Graduate transfer Cameron Johnson — whose arrival from Pittsburgh headlined the Tar Heels’ offseason — wasn’t 100 percent healthy after tweaking his neck at Tuesday’s practice. And North Carolina’s unquestioned leader at the point guard spot, Joel Berry II, was still sidelined with a right hand injury.
“(And) Kenny sprained his ankle yesterday, Theo sprained his ankle the day before,” Williams said.
Williams knocked on wood.
“Luke’s going to start,” he said, starting to break into laughter. “And if he gets hurt today, I will never freaking tell you that again for the rest of my life.”

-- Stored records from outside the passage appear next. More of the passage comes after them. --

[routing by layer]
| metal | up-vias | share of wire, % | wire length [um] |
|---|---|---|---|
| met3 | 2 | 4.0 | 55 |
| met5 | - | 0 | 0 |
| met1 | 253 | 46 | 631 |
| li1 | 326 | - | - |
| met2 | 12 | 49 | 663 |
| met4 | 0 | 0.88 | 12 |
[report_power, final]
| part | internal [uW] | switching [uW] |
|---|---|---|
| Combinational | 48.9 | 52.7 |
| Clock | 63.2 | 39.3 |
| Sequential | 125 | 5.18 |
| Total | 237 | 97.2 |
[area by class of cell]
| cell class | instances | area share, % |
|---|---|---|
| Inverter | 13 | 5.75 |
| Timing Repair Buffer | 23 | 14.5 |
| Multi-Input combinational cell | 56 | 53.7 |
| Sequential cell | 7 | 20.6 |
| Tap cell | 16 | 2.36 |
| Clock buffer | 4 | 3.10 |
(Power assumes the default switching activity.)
[config.mk]
export PLATFORM = sky130hd
export DESIGN_NAME = pulse_frame_reader
export DESIGN_NICKNAME = d
export VERILOG_FILES = /design/src/rtl/pfr_pkg.sv /design/src/rtl/pfr_pin_sync.sv /design/src/rtl/pfr_shifter.sv /design/src/rtl/pfr_sync_ctrl.sv /design/src/rtl/pulse_frame_reader.sv
export SDC_FILE = /design/constraint.sdc
export NUM_CORES = 1
export LEC_CHECK = 0
export ABC_CLOCK_PERIOD_IN_PS = 2800
export BUFFER_PORTS_ARGS = -buffer_cell sky130_fd_sc_hd__buf_2
export CORE_ASPECT_RATIO = 1.4
export CORE_UTILIZATION = 40
export DETAILED_ROUTE_END_ITERATION = 6
export PLACE_DENSITY_LB_ADDON = 0.12
export SLEW_MARGIN = 15
export SYNTH_ARGS = -nofsm -noshare
export SYNTH_HDL_FRONTEND = slang
export SYNTH_HIERARCHICAL = 1
export SYNTH_SLANG_ARGS = --single-unit
[constraint.sdc]
create_clock -name clk_i -period 2.8 [get_ports clk_i]
set_input_delay 0.42 -clock clk_i [delete_from_list [all_inputs] [get_ports clk_i]]
set_output_delay 0.42 -clock clk_i [all_outputs]
set_load 0.02 [all_outputs]
===== config.mk =====
export PLATFORM = sky130hd
export DESIGN_NAME = i2c_addr_match
export DESIGN_NICKNAME = d
export VERILOG_FILES = /design/src/rtl/i2c_addr_match.sv
export SDC_FILE = /design/constraint.sdc
export NUM_CORES = 1
export LEC_CHECK = 0
export BUFFER_PORTS_ARGS = -buffer_cell sky130_fd_sc_hd__buf_2
export CORE_MARGIN = 2
export CORE_UTILIZATION = 55
export DETAILED_ROUTE_END_ITERATION = 7
export HOLD_SLACK_MARGIN = 0.03
export PLACE_DENSITY = 0.77
export SLEW_MARGIN = 20
export SYNTH_ARGS = -nofsm -noshare
export SYNTH_HDL_FRONTEND = slang
export SYNTH_SLANG_ARGS = --single-unit

===== constraint.sdc =====
create_clock -name clk -period 2.17 [get_ports clk]
set_input_delay 0.1085 -clock clk [delete_from_list [all_inputs] [get_ports clk]]
set_output_delay 0.1085 -clock clk [all_outputs]
set_load 0.1 [all_outputs]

In UNC’s 86-69 victory over Northern Iowa on Friday, junior forward Luke Maye proved as reliable as his coach let on. He led North Carolina in scoring with his career high 26 points and added 10 rebounds in his second-ever collegiate start.
“He’s been confident, and he should be,” Williams said of Maye. “He’s a very good basketball player. His preparation, trying to take care of his body and trying to become a better player is … Guys, it’s about as high as it could possibly be.”

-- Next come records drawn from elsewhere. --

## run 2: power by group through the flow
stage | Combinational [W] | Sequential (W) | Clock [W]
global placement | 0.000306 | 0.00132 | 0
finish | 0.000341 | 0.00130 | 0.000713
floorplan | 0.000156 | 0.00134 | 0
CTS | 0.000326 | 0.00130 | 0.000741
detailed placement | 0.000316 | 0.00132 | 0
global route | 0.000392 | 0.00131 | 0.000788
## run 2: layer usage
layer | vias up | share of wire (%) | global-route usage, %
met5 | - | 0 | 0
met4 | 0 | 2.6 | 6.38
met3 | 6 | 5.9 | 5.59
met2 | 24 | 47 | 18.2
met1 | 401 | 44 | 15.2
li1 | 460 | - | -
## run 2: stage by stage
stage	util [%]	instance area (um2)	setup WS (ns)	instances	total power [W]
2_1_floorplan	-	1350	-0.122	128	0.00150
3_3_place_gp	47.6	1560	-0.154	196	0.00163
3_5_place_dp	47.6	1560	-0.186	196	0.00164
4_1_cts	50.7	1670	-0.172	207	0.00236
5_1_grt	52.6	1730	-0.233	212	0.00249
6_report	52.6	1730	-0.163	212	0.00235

Maye showcased the plethora of offensive moves he honed over the offseason in the Tar Heels’ season-opener. He made use of quick drop-steps and spin moves in the post and stretched the floor with the long ball — shooting 2-3 from behind the arc. He’s confident he’ll be able to pose mismatches for future teams because of his versatility.
“Out of high school, I wasn’t very highly recruited, and I feel like that was kind of a disservice to me because I feel like I did as much if not more than a lot of guys,” said Maye, who ranked 97th in ESPN’s top 100 recruits. “I really feel like I had a great opportunity here. And a lot of people kind of doubted me, and I just wanted to prove people wrong.”
The Huntersville native became a Tar Heel the same year his current roommate and close friend, Kenny Williams, did. The junior guard — who originally committed to Virginia Commonwealth before flipping to UNC — was one of three Tar Heels to end their season opener in double figures.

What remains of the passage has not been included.